マスコミ、特にテレビについての不信感が個人的に強いです。バラエティは面白く見れるのですが、報道という観点からすると、ポジションテークを明示しない報道姿勢が私にはとても狡猾に感じるのです。とりわけ政治問題に対する報道はそうです。どういう立場での報道なのか、旗幟鮮明にせよ、さもなくば立場が分からない、問いたくなります。
さらに時代は一応総つぶやき社会へ。誤字脱字にあふれたネットニュース(人の事言えないけど)、個人の伝聞(ポスト)が即確からしく語られる昨今、何が信じられるニュースソースなのかよくわからくなってきました。むしろ気概のある個人の発信情報の方が時として信頼できる可能性も増してきました。口コミやインフルエンサーなどはその一例かと思います。
もちろん、個人という最小単位は、何かが起こると「仕組み」でカバーできないので(一人だけですから)、お金・健康・家族などが脅かされたらあっという間に信念が曲がる可能性もありますが。
そんなことを考えているさなかに読んだのが本作『大統領の陰謀』です。
本作は、ワシントン・ポスト紙の若手記者二人が、政府からの圧力に耐えつつ、真実に近づき、ニクソン政権を追い込んでいくノンフィクションであります。
これを読みつつ改めて考えたのですが、真実を伝えること、真正なる報道というのは実に目に見えない努力に支えられていると感じた次第です。
報道の信頼性の担保には時間と金が不可欠
まずもって感じたのは、真正の報道は恐ろしく手間がかかるということです。
本作では政府内部のタレコミ情報がワシントン・ポストに集まるものの、これをそのままスクープとして発表することができないシーンが数多く出てきます。悪さをしたニクソン政権ですが、当然記者とつながりのある内部者に意図的に虚偽情報をリークさせることも可能なのです。そのため、検証や裏取り、それが難しい場合は断定表現は避けるなど表現上の工夫を施す必要が出てきます。

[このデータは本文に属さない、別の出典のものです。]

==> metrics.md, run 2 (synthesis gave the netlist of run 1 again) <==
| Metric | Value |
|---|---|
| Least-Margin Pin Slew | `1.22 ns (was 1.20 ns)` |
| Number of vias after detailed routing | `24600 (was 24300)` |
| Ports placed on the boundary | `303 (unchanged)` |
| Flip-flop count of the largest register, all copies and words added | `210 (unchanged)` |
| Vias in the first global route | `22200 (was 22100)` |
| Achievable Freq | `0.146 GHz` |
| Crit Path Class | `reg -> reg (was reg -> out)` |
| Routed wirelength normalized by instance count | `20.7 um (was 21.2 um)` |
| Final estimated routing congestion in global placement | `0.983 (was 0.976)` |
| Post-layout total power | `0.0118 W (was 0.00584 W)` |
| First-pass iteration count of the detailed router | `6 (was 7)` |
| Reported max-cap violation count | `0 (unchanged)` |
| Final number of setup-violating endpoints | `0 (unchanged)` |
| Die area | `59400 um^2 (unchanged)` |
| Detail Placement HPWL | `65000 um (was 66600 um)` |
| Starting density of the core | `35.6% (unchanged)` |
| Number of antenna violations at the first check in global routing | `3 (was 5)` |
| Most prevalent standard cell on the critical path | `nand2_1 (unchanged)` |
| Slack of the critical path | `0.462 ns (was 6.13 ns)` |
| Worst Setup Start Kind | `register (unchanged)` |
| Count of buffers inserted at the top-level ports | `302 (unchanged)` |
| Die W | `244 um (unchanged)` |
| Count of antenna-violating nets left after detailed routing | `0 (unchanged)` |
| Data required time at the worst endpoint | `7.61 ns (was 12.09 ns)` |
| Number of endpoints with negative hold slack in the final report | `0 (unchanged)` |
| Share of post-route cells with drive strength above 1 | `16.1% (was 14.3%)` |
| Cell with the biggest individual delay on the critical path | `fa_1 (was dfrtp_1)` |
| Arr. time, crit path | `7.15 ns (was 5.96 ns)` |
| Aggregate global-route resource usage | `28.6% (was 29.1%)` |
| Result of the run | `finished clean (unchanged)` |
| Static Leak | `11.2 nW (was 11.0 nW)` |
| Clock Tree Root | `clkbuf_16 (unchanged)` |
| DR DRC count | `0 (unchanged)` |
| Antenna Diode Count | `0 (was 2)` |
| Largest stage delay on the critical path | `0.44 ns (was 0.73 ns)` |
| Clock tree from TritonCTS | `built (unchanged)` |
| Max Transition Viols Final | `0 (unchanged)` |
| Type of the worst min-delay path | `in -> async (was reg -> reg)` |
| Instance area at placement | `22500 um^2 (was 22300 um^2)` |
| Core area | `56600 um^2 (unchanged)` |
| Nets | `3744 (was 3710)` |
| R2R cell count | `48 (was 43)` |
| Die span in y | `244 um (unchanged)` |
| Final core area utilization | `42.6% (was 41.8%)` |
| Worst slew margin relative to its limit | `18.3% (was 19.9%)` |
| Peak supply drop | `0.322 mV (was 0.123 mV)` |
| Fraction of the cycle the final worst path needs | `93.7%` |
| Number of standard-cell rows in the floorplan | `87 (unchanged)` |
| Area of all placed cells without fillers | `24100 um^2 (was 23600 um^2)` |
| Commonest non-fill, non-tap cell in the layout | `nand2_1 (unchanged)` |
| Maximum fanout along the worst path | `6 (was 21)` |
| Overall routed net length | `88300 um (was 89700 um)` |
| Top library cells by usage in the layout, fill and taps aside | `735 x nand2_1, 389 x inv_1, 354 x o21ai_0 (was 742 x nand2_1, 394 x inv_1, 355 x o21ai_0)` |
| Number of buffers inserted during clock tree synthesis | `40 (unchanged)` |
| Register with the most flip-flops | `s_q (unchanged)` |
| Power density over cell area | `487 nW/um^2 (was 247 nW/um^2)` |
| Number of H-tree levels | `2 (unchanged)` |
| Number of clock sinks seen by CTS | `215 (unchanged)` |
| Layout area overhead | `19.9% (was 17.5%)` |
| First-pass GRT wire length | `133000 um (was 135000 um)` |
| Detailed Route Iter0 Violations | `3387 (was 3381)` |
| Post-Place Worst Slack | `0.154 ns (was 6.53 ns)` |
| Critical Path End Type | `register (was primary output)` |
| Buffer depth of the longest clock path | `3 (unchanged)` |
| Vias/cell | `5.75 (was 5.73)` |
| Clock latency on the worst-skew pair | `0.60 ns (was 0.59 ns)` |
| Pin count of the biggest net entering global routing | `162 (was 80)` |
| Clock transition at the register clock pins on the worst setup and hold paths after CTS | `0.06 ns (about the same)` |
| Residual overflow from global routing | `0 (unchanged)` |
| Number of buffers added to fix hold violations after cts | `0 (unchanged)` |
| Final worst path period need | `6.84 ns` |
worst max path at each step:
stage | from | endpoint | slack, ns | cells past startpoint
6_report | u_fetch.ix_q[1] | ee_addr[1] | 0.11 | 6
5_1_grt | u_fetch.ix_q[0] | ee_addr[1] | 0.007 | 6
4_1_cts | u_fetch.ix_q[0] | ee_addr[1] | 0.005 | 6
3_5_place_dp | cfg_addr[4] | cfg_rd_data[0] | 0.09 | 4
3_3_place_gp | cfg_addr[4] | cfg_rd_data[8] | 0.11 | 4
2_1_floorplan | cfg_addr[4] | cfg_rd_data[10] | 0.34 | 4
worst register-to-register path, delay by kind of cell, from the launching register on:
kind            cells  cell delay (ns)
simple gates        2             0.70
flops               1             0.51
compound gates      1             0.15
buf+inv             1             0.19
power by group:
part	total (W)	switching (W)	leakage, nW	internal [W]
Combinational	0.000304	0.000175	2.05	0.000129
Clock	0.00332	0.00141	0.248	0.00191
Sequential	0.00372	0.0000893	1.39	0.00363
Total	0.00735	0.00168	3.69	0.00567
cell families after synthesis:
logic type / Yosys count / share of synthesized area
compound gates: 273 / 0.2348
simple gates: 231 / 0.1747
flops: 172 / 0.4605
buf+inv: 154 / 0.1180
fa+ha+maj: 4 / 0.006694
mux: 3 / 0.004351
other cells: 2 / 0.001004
--- config.mk ---
export PLATFORM = sky130hd
export DESIGN_NAME = hdf_ctrl
export DESIGN_NICKNAME = d
export VERILOG_FILES = /design/src/hdf_pkg.sv /design/src/hdf_mem.sv /design/src/hdf_abort.sv /design/src/hdf_ctrl.sv
export SDC_FILE = /design/constraint.sdc
export NUM_CORES = 1
export LEC_CHECK = 0
export BUFFER_PORTS_ARGS = -buffer_cell sky130_fd_sc_hd__buf_2
export CORE_MARGIN = 2
export CORE_UTILIZATION = 40
export CTS_CLUSTER_DIAMETER = 80
export DETAILED_ROUTE_END_ITERATION = 8
export SLEW_MARGIN = 25
export SYNTH_ARGS = -nofsm -noshare
export SYNTH_HDL_FRONTEND = slang
export SYNTH_SLANG_ARGS = --single-unit
--- constraint.sdc ---
create_clock -name ref_clk -period 9.7 [get_ports ref_clk]
set_clock_uncertainty 0.05 [all_clocks]
set_input_delay 1.455 -clock ref_clk [delete_from_list [all_inputs] [get_ports ref_clk]]
set_output_delay 1.455 -clock ref_clk [all_outputs]
set_load 0.01 [all_outputs]
--- src/hdf_pkg.sv ---
//****************************************************************************
// Purpose : Shared constants for the D-channel HDLC FIFO and event block.
// Assumes : Byte wide register port, 32 byte receive and transmit FIFOs.
// Notes   : Offsets, field positions and reset values live here only.
//****************************************************************************
package hdf_pkg;

  // ****************************************************************
  // Sizes
  // ****************************************************************
  localparam int unsigned FIFO_DEPTH = 32;
  localparam int unsigned IDX_W      = 5;   // Index into one FIFO.
  localparam int unsigned PTR_W      = 6;   // Index plus wrap bit.

  // ****************************************************************
  // Register offsets
  // ****************************************************************
  localparam logic [7:0] ADR_FIFO_LAST = 8'h1f;  // Window is 8'h00 to this.
  localparam logic [7:0] ADR_EVENT     = 8'h20;  // Read status, write mask.
  localparam logic [7:0] ADR_COMMAND   = 8'h21;
  localparam logic [7:0] ADR_MASK_RD   = 8'h22;
  localparam logic [7:0] ADR_EXT_ONE   = 8'h23;
  localparam logic [7:0] ADR_RBC_LOW   = 8'h25;
  localparam logic [7:0] ADR_RBC_HIGH  = 8'h26;
  localparam logic [7:0] ADR_RX_STAT   = 8'h27;

  // ****************************************************************
  // Field positions
  // ****************************************************************
  localparam int unsigned EV_RME = 7;
  localparam int unsigned EV_RPF = 6;
  localparam int unsigned EV_RFO = 5;
  localparam int unsigned EV_XPR = 4;
  localparam int unsigned EV_XMR = 3;
  localparam int unsigned EV_XDU = 2;
  localparam int unsigned CMD_RMC  = 7;
  localparam int unsigned CMD_XTF  = 3;
  localparam int unsigned CMD_XME  = 1;
  localparam int unsigned CMD_TX_RESET_CMD = 0;
  localparam int unsigned EXT_TX_BLOCK_SIZE   = 7;   // 0: 32 byte, 1: 16 byte.
  localparam int unsigned EXT_RX_BLOCK_SIZE_H = 6;   // Two bit receive block size.
  localparam int unsigned EXT_RX_BLOCK_SIZE_L = 5;

  // ****************************************************************
  // Reset values and counts
  // ****************************************************************
  localparam logic [7:0] EVENT_RST   = 8'h10;
  localparam logic [7:0] MASK_RST    = 8'hff;
  localparam logic [7:0] EXT_ONE_RST = 8'h00;
  localparam logic [7:0] EVENT_BITS  = 8'hfc;  // Bits 1 and 0 read zero.
  localparam logic [2:0] ABORT_ONES  = 3'h7;

  // Receive block size in bytes from the two bit setting.
  function automatic logic [PTR_W-1:0] hdf_rx_block(input logic [1:0] sel);
    case (sel)
      2'h0:    hdf_rx_block = 6'h20;
      2'h1:    hdf_rx_block = 6'h10;
      2'h2:    hdf_rx_block = 6'h08;
      default: hdf_rx_block = 6'h04;
    endcase
  endfunction : hdf_rx_block

  // Transmit block size in bytes from the one bit setting.
  function automatic logic [PTR_W-1:0] hdf_tx_block(input logic sel);
    hdf_tx_block = sel ? 6'h10 : 6'h20;
  endfunction : hdf_tx_block

endpackage : hdf_pkg

--- src/hdf_mem.sv ---
//****************************************************************************
// Purpose : 32 by 8 FIFO storage with one write and one read port.
// Assumes : Single clock; read data registered.
// Notes   : Read data change only on a read enable.
//****************************************************************************
`timescale 1ns/10ps
module hdf_mem
  import hdf_pkg::*;
(
  input  wire logic             ref_clk,
  input  wire logic             wr_en,
  input  wire logic [IDX_W-1:0] wr_addr,
  input  wire logic [7:0]       wr_data,
  input  wire logic             rd_en,
  input  wire logic [IDX_W-1:0] rd_addr,
  output logic      [7:0]       rd_data
);

  logic [7:0] store [FIFO_DEPTH];

  // Storage has no reset; the pointers decide what is valid.
  always_ff @(posedge ref_clk)
  begin
    if (wr_en)
    begin
      store[wr_addr] <= wr_data;
    end
    if (rd_en)
    begin
      rd_data <= store[rd_addr];
    end
  end

endmodule : hdf_mem

--- src/hdf_abort.sv ---
//****************************************************************************
// Purpose : Sends the abort sequence of seven ones onto the line.
// Assumes : One line bit per clock while active.
// Notes   : A new start during a sequence restarts the count.
//****************************************************************************
`timescale 1ns/10ps
module hdf_abort
  import hdf_pkg::*;
(
  input  wire logic ref_clk,
  input  wire logic reset,
  input  wire logic start,
  output logic      abort_active,
  output logic      abort_bit
);

  logic [2:0] left;

  // Count down the ones still to send.
  always_ff @(posedge ref_clk)
  begin
    if (reset)
    begin
      left <= 3'h0;
    end
    else if (start)
    begin
      left <= ABORT_ONES;
    end
    else if (left != 3'h0)
    begin
      left <= left - 3'h1;
    end
  end

  assign abort_active = (left != 3'h0);
  assign abort_bit    = abort_active;

endmodule : hdf_abort
File: config.mk
export PLATFORM = sky130hd
export DESIGN_NAME = pbdc_ctrl
export DESIGN_NICKNAME = d
export VERILOG_FILES = /design/src/design/pbdc_pkg.sv /design/src/design/pbdc_ctrl.sv /design/src/design/pbdc_sync.sv
export VERILOG_INCLUDE_DIRS = /design/src /design/src/design
export SDC_FILE = /design/constraint.sdc
export NUM_CORES = 1
export LEC_CHECK = 0
export ABC_AREA = 0
export ABC_CLOCK_PERIOD_IN_PS = 2150
export BUFFER_PORTS_ARGS = -buffer_cell sky130_fd_sc_hd__clkbuf_2
export CORE_UTILIZATION = 40
export DETAILED_ROUTE_END_ITERATION = 12
export PLACE_DENSITY = 0.54
export SYNTH_ARGS = -nofsm -noshare
export SYNTH_HDL_FRONTEND = slang
export SYNTH_HIERARCHICAL = 1
export SYNTH_SLANG_ARGS = --single-unit
File: constraint.sdc
create_clock -name i_sys_clk -period 2.15 [get_ports i_sys_clk]
set_input_delay 0.43 -clock i_sys_clk [delete_from_list [all_inputs] [get_ports i_sys_clk]]
set_output_delay 0.43 -clock i_sys_clk [all_outputs]
set_load 0.02 [all_outputs]
File: src/design/pbdc_defines.svh
// Constants for the PCI DMA backend control block.
`ifndef PBDC_DEFINES_SVH
`define PBDC_DEFINES_SVH
// Side port register byte offsets.
`define PBDC_REG_PCI_ADDR 8'h50
`define PBDC_REG_DATA 8'h54
`define PBDC_REG_COUNT 8'h58
`define PBDC_REG_CTRL 8'h5C
// Register indices of the data word and the control word.
`define PBDC_IDX_DATA 1
`define PBDC_IDX_CTRL 3
// Reset value of every register byte.
`define PBDC_BYTE_RESET 8'h00
// Bit position where the busy flag reads back in the control word.
`define PBDC_BUSY_BIT 8
// Cycles from control write to bus request.
`define PBDC_REQ_DLY 3
// Longest grant-to-frame delay in cycles, and the earlier forced launch.
`define PBDC_FRAME_MAX 16
`define PBDC_FRAME_FORCE (5'(`PBDC_FRAME_MAX - 4))
// Window select value used by direct transfers.
`define PBDC_WIN_DIRECT 3'h7
// PCI bus commands and byte enables.
`define PBDC_CMD_MEM_RD 4'h6
`define PBDC_CMD_MEM_WR 4'h7
`define PBDC_BE_ALL_N 4'h0
`endif

File: src/design/pbdc_pkg.sv
// Types shared by the PCI DMA backend control block.
package pbdc_pkg;
  // Transfer sequencer states, Gray coded along the usual path.
  typedef enum logic [2:0] {
    PBDC_IDLE = 3'h0,
    PBDC_REQ = 3'h1,
    PBDC_ACT = 3'h3,
    PBDC_BEGIN = 3'h2,
    PBDC_HOLD = 3'h6,
    PBDC_LAUNCH = 3'h7,
    PBDC_DATA = 3'h5,
    PBDC_FINISH = 3'h4
  } pbdc_state_t;
  // Control word layout.
  typedef struct packed {
    logic [23:0] rsvd;
    logic [2:0] win;
    logic hold_mode;
    logic fifo_recov;
    logic direct;
    logic pci_read;
    logic start;
  } pbdc_ctrl_t;
  // PCI pins sampled by the block.
  typedef struct packed {
    logic gnt_n;
    logic trdy_n;
    logic [31:0] ad;
  } pbdc_pin_t;
  // Side port request bundle.
  typedef struct packed {
    logic [3:0] side_write_strobe;
    logic side_read_strobe;
    logic [7:0] side_reg_addr;
  } pbdc_side_t;
endpackage : pbdc_pkg
===== src/common/rid_pkg.sv =====
//Function
//- A status flag sets on its event whatever its enable bit holds.
//- Writing one to a status bit clears it; writing zero leaves it alone.
//- Events are captured in standby; the interrupt shows once active mode returns.
//- Power-on reset brings the tamper status flag up set.
//- Software reset clears all status flags except tamper.
//- Bits 15 to 8 set at 512 down to 4 Hz; bit 7 at 2 Hz.
//- Bits 6 to 3 set on second, minute, hour and day ticks.
//- Bit 2 sets when the alarm value matches the selected counters.
//- Bit 1 sets on countdown expiry; bit 0 on tamper.
//- Enable bit sits beside its flag; clearing it leaves the flag alone.
//- Tamper enable sets on power-on and survives software reset; others default.
//- Alarm select: 00 daily, 01 monthly, 10 yearly, 11 one-time.
//- One interrupt output ORs all enabled sources; software reads status to find it.
//- Countdown decrements by one on each minute tick.
//- Writing zero to the countdown does nothing; zero count means disabled.
//- Countdown flags expiry at zero, reads live, software reset restores default.
//- Countdown value in bits 7:0; bits 15:8 read as zero.
//- Daylight hour and month registers take writes only while daylight enable clear.
//- Begin hour 12:8, finish hour 4:0; shift applied when minute reaches 59.
//- Begin month 11:8, finish month 3:0; other bits read zero.
//- Software reset leaves daylight hour and month registers unchanged.
//- Control bit 6 enables automatic daylight adjustment.
package rid_pkg;
    // ====================================================
    // Register map
    localparam logic [3:0] OFF_CTRL = 4'h0;
    localparam logic [3:0] OFF_STATUS = 4'h1;
    localparam logic [3:0] OFF_ENABLE = 4'h2;
    localparam logic [3:0] OFF_COUNT = 4'h3;
    localparam logic [3:0] OFF_HOUR = 4'h4;
    localparam logic [3:0] OFF_MONTH = 4'h5;
    // ====================================================
    // Fields
    localparam int CTRL_SWR_BIT = 8;
    localparam int CTRL_DST_BIT = 6;
    localparam int CTRL_ALM_LSB = 2;
    localparam logic [15:0] CTRL_MASK = 16'h004c;
    localparam logic [15:0] HOUR_MASK = 16'h1f1f;
    localparam logic [15:0] MONTH_MASK = 16'h0f0f;
    localparam logic [15:0] TAMPER_MASK = 16'h0001;
    localparam int BIT_HALF = 7;
    localparam int BIT_SEC = 6;
    localparam int BIT_MIN = 5;
    localparam int BIT_HOUR = 4;
    localparam int BIT_DAY = 3;
    localparam int BIT_ALARM = 2;
    localparam int BIT_COUNT = 1;
    localparam int BIT_TAMPER = 0;
    // ====================================================
    // Reset values
    localparam logic [15:0] CTRL_RST = 16'h0000;
    localparam logic [15:0] STATUS_RST = 16'h0001;
    localparam logic [15:0] ENABLE_RST = 16'h0001;
    localparam logic [7:0] COUNT_RST = 8'h00;
    localparam logic [15:0] DST_RST = 16'h0000;
    // ====================================================
    // Timing
    localparam int unsigned CLK_HZ = 20000000;
    localparam int unsigned BASE_HZ = 1024;
    localparam int unsigned BASE_DIV = CLK_HZ / BASE_HZ;
    // ====================================================
    // Alarm match select
    typedef enum logic [1:0] {
        ALM_DAILY = 2'h0,
        ALM_MONTHLY = 2'h1,
        ALM_YEARLY = 2'h2,
        ALM_ONCE = 2'h3
    } rid_alarm_type;
endpackage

作中では、ほぼ確からしい情報をどのように確かにするかという裏取り、検証の作業に呻吟する記者二人に感嘆いたしました。
骨太なマネジメントが必要
また、本ワシントン・ポストでは、社主(オーナー)から編集長まで、主人公の若手記者二人の集めてきた事実をキチンと受け止め、適切なテクニカルな指示(裏取り、出稿のタイミング等)のみを下におろす形にしていました。政府からの攻撃(記事の内容を『でたらめ』と声明発表し、加えて記者クラブ的集まりに呼ばなくなる)を受けても、トップマネジメント以下状況に耐え、記者二人に取材をやめるよう圧力をかけなかった姿勢は立派という他ありません。
記者のミスも赤裸々に描写
また、主人公の若手記者の一人がニュースソースを外部に漏らすというあってはならないことをしてしまうシーン、大陪審の陪審員への接触を試みる(陪審員は知りえた情報を外部に漏らしてはならない)シーンなど失敗に関する場面も克明に描かれていました。作中では、記者二人が自らが作り上げる報道のもつ意味を考え呻吟し、そして表現に落とし込む様は、むしろ清々しさすらを感じた次第であります。解説で常盤氏がこうした自己陶冶的側面を指摘していましたが、同感であります。
おわりに
本作は所謂ウォーターゲート事件発覚に至る様子を克明に描くノンフィクションものであります。ただ、スポットライトは、ニクソン政権の陰謀というよりも、むしろ政府からの攻撃に耐えつつ、報道人の矜持を保ったその誠実さ・清々しさ、に当たっていたように思われます。
昨今の違いを認める・受容する社会では、本作のワシントンポストのような全社的頑固一徹さもはや難しいかもしれません。でも、大きな風穴を作るときは、支えあい・忍耐・そして同じ方向を向くことが非常に大事である、とそう感じました。